#### [About this exercise]
In the records below, find each line containing the word "area" and copy it.

(Beginning of Data for processing)

Source: an optimization exercise on an open RTL-to-GDS flow (aim: small area, a short achievable clock period and few clock cycles). Production flows keep margins and buffers that such runs may drop. The RTL was checked by simulation tests, not by an equivalence proof against the original design.

==> inputs of job 6260 <==
// bert_core
module bert_core (
    input  wire        clk,
    input  wire        rst,
    input  wire        cmd_valid,
    output wire        cmd_ready,
    input  wire [63:0] cmd_data,
    output reg         rsp_valid,
    output reg  [3:0]  rsp_status,
    output reg  [63:0] rsp_value,
    output reg         mem_req,
    output reg         mem_we,
    output reg  [31:0] mem_addr,
    output reg  [7:0]  mem_wdata,
    input  wire        mem_gnt,
    input  wire [7:0]  mem_rdata
);
clock: 11.0 ns
lec_check: 0
cap_margin: 20
core_margin: 2
core_utilization: 40
setup_slack_margin: 5
slew_margin: 20
run.sh (not shown) runs the stock make flow with config.mk's settings and CLKGATE_MAP_FILE= SYNTH_SCRIPT=/design/flow/synth_recipe.tcl, a recipe that flattens the netlist after the stock synthesis.
==> job 2465: changes against job 6260 <==
--- a/flow/design.v
+++ b/flow/design.v
@@ -121,25 +121,17 @@
     wire [63:0] rx_val = rx_s ? {64{1'b1}} : rx_v;
     wire [63:0] in_val = in_s ? {64{1'b1}} : in_v;
     wire [63:0] er_val = er_s ? {64{1'b1}} : er_v;
     wire [63:0] ls_val = ls_s ? {64{1'b1}} : ls_v;
     reg [31:0] tp;            
     reg        ser;           
     reg [23:0] cnt;           
     reg        cnt0, cnt1;    
-    reg [7:0]  f0, f1, f2, f3, f4, f5, f6, f7;
-    function [7:0] fsel(input [2:0] p, input [7:0] a0, input [7:0] a1, input [7:0] a2,
-                        input [7:0] a3, input [7:0] a4, input [7:0] a5, input [7:0] a6,
-                        input [7:0] a7);
-        case (p)
-            3'd0: fsel = a0; 3'd1: fsel = a1; 3'd2: fsel = a2; 3'd3: fsel = a3;
-            3'd4: fsel = a4; 3'd5: fsel = a5; 3'd6: fsel = a6; default: fsel = a7;
-        endcase
-    endfunction
+    reg [7:0]  fifo [0:7];
     reg [2:0]  wp;            
     reg [2:0]  rp_s;          
     reg [2:0]  rp_c;          
     reg [2:0]  occ;           
     reg        rvd;           
     reg [7:0]  head;          
     reg [31:0] hw;            
     reg [7:0]  pfx_s;         
@@ -148,17 +140,16 @@
     reg [7:0]  ebuf;          
     reg        va;
     reg [7:0]  xa;            
     reg [7:0]  ba;            
     reg [7:0]  nba;           
     reg [7:0]  xba;           
     reg [2:0]  oa;
     reg        sa;            
-    reg [3:0]  x7a;           
     reg        vb;
     reg [7:0]  evb;           
     reg [7:0]  xb2, nb2, mb2;
     reg [2:0]  ob2;
     reg        sb;
     reg [7:0]  xe2;           
     reg        it;            
     reg [2:0]  itp;           
@@ -223,20 +214,17 @@
         end
     endgenerate
     wire [5:0]  xsh = ~{chk_order[4:0], 1'b0} + 6'd1;    
     wire [71:0] xw  = uvec >> xsh;
     wire a_done   = !ser || (o_s == 3'd7);
     wire gen_step = !cnt0 && ((ser && (o_s != 3'd7)) || !mem_req || mem_gnt);
     wire a_chk    = !gen_act && !fl && !it && (rp_s != wp);
     wire a_go     = gen_act ? gen_step : a_chk;
-    wire [2:0] rp_s1 = rp_s + 3'd1;
-    wire [7:0] h_c   = fsel(rp_c,  f0, f1, f2, f3, f4, f5, f6, f7);
-    wire [7:0] h_s1  = fsel(rp_s1, f0, f1, f2, f3, f4, f5, f6, f7);
-    wire [7:0] h_s0  = fsel(rp_s,  f0, f1, f2, f3, f4, f5, f6, f7);
+    wire [2:0] rp_s_n = fl ? rp_c : ((a_chk && a_done) ? rp_s + 3'd1 : rp_s);
     wire [5:0] n  = chk_order;
     wire [6:0] n2 = {chk_order, 1'b0};
     function [7:0] sort8(input [7:0] v);
         reg [7:0] a;
         reg       h;
         begin
             a = v;
             begin h = a[0] | a[1]; a[1] = a[0] & a[1]; a[0] = h; end begin h = a[2] | a[3]; a[3] = a[2] & a[3]; a[2] = h; end begin h = a[4] | a[5]; a[5] = a[4] & a[5]; a[4] = h; end begin h = a[6] | a[7]; a[7] = a[6] & a[7]; a[6] = h; end
@@ -249,18 +237,18 @@
         end
     endfunction
     reg [7:0] m1;
     always @(*) begin
         for (k = 0; k < 8; k = k + 1)
             m1[k] = sa ? (k == oa) : (k >= oa);
     end
     wire [7:0] um = sort8(m1 & xa);        
-    wire [3:0] u7 = {um[7], um[3] & !um[7], (um[1] & !um[3]) | (um[5] & !um[7]),
-                     (um[0] & !um[1]) | (um[2] & !um[3]) | (um[4] & !um[5]) | (um[6] & !um[7])};
+    wire [3:0] u7 = pop8(m1 & xa);
+    wire [3:0] x7 = pop8(m1 & xba);
     reg        sus;
     always @(*) begin
         sus = 1'b0;
         for (k = 0; k < 8; k = k + 1)
             if (slack == k) sus = um[k];
     end
     wire ite  = xb2[itp];
     wire itx  = xe2[itp];
@@ -334,30 +322,20 @@
     wire [71:0] er_n = cnt_step(er_v, er_c, c_err_n);
     wire [71:0] ls_n = cnt_step(ls_v, ls_c, {3'd0, c_loss});
     always @(posedge clk) begin
         if (rdy) begin
             op  <= cmd_data[63:56];
             len <= cmd_data[55:32];
         end
         if (rvd) begin
-            case (wp)
-                3'd0: f0 <= mem_rdata; 3'd1: f1 <= mem_rdata;
-                3'd2: f2 <= mem_rdata; 3'd3: f3 <= mem_rdata;
-                3'd4: f4 <= mem_rdata; 3'd5: f5 <= mem_rdata;
-                3'd6: f6 <= mem_rdata; default: f7 <= mem_rdata;
-            endcase
-            wp <= wp + 3'd1;
-        end
-        if (fl)
-            head <= (rvd && (wp == rp_c)) ? mem_rdata : h_c;
-        else if (a_chk && a_done)
-            head <= (rvd && (wp == rp_s1)) ? mem_rdata : h_s1;
-        else
-            head <= (rvd && (wp == rp_s)) ? mem_rdata : h_s0;
+            fifo[wp] <= mem_rdata;
+            wp       <= wp + 3'd1;
+        end
+        head <= (rvd && (wp == rp_s_n)) ? mem_rdata : fifo[rp_s_n];
         rvd <= rd_grant;
         occ <= occ + {2'd0, rd_grant} - {2'd0, b_go && b_done};
         if (clr) begin
             rx_v <= 64'd0; rx_c <= 7'd0; rx_s <= 1'b0;
             in_v <= 64'd0; in_c <= 7'd0; in_s <= 1'b0;
             er_v <= 64'd0; er_c <= 7'd0; er_s <= 1'b0;
             ls_v <= 64'd0; ls_c <= 7'd0; ls_s <= 1'b0;
         end else begin
@@ -382,27 +360,26 @@
                 hw  <= {hw[23:0], rev8(nbv)};
             end else begin
                 o_s <= o_s + 3'd1;
             end
             if (!gen_act) begin
                 va    <= 1'b1;
                 ebuf  <= ebuf_n;
                 if (a_done) begin
-                    rp_s <= rp_s1;
+                    rp_s <= rp_s + 3'd1;
                     hist <= {hist[55:0], rev8(ebuf_n)};
                 end
             end
         end
         if (!it) begin
             xa  <= x;
             ba  <= bb;
             nba <= nbv;
             xba <= xw[7:0];
-            x7a <= pop8(m & xw[7:0]);
             oa  <= o_s;
             sa  <= ser;
         end else begin
             va  <= va && !fl;
         end
         vb <= 1'b0;
         if (!it) begin
             evb <= ev;
@@ -430,17 +407,17 @@
             if (!itlo) begin
                 evb   <= 8'd0;
                 slack <= slack + {5'd0, itx} - {5'd0, ite};
             end
         end else if (va && chk_sync && !sa && sus) begin
             it <= 1'b1;
         end else if (va) begin
             vb    <= 1'b1;
-            slack <= (slack + {2'd0, x7a}) - {2'd0, u7};
+            slack <= slack + {2'd0, x7} - {2'd0, u7};
             rem   <= subsat(rem, a7);
             zr    <= zx7 ? subsat({1'b0, zr}, a7) : subsat({1'b0, n}, r7);
             qr    <= zb7 ? subsat(qr, a7) : subsat(n2, rq7);
         end
         fl     <= 1'b0;
         c_ins  <= 8'd0;
         c_err  <= 8'd0;
         c_loss <= 1'b0;
==> flow/flow/run.sh (new file) <==
#!/bin/bash
# Standard layout, with timing repair aiming below the clock period (a larger
# setup margin) on all violating endpoints.
set -euo pipefail
bash standard.sh SETUP_SLACK_MARGIN=8 TNS_END_PERCENT=100 finish > standard.log 2>&1
==> flow/standard.sh (new file) <==
#!/bin/bash
# synth_recipe.tcl (not shown) runs the flow's synth.tcl, then flattens the netlist and writes it again
# the make line also repeats each setting of config.mk as NAME=value (left out here)
make -C /OpenROAD-flow-scripts/flow DESIGN_CONFIG=/design/flow/config.mk WORK_HOME=/design/flow/orfs CLKGATE_MAP_FILE= SYNTH_SCRIPT=/design/flow/synth_recipe.tcl "${@:-finish}"
==> flow/config.mk (replaced) <==
export PLATFORM = sky130hd
export DESIGN_NAME = bert_core
export DESIGN_NICKNAME = bert_core
export VERILOG_FILES = /design/flow/design.v
export SDC_FILE = /design/flow/constraint.sdc
export NUM_CORES = 4
export LEC_CHECK = 0
export CAP_MARGIN = 20
export CORE_MARGIN = 2
export CORE_UTILIZATION = 40
export SLEW_MARGIN = 20
removed: flow/run.sh
==> metrics.md <==
| Metric | Value |
|---|---|
| Pre-antenna DRT Iters | `9` |
| Num tapcells | `1876` |
| Synth Instances | `6304` |
| FF-to-FF End | `x7a[2]$_DFFE_PN_` |
| Status | `no timing/DRC/antenna violations` |
| Layout cells sized above 1 | `under 10%` |
| Buffers, non-clock | `roughly 260` |
| Synthesized area per cell | `between 8 and 9 µm²` |
| RSZ-0062 raised after global routing | `false` |
| R2R setup slack | `about 5300 ps` |
| VDD IR max | `between 200 and 250 µV` |
| Reg area | `between 20000 and 25000 µm²` |
| Clock-cell share of area | `between 6 and 7%` |
| Simple logic cell fraction of the synthesized area | `approximately a fifth` |
| Sequential cell area share | `37.36%` |
| DP HPWL | `128200 µm` |
# the run above: job 6260

==> metrics.md <==
| Metric | Value |
|---|---|
| Pre-antenna DRT Iters | `6` |
| Buffers, non-clock | `between 600 and 700` |
| VDD IR max | `271.9 µV` |
| FF-to-FF End | `slack[5]$_DFF_P_` |
| Clock-cell share of area | `around 5.3%` |
| Simple logic cell fraction of the synthesized area | `roughly a fifth` |
| Status | `no timing/DRC/antenna violations` |
| R2R setup slack | `5690 ps` |
| RSZ-0062 raised after global routing | `true` |
| Synth Instances | `between 6000 and 7000` |
# the run above: job 2465

Testbench counts of job 6260, summed over its fixed seeds: cycles 23,216.
Testbench counts of job 2465, summed over its fixed seeds: cycles 23,216.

(End of Data for processing)

#### [Task solution]
Source: an optimization exercise on an open RTL-to-GDS flow (aim: small area, a short achievable clock period and few clock cycles). Production flows keep margins and buffers that such runs may drop. The RTL was checked by simulation tests, not by an equivalence proof against the original design.
| Synthesized area per cell | `between 8 and 9 µm²` |
| Reg area | `between 20000 and 25000 µm²` |
| Clock-cell share of area | `between 6 and 7%` |
| Simple logic cell fraction of the synthesized area | `approximately a fifth` |
| Sequential cell area share | `37.36%` |
| Clock-cell share of area | `around 5.3%` |
| Simple logic cell fraction of the synthesized area | `roughly a fifth` |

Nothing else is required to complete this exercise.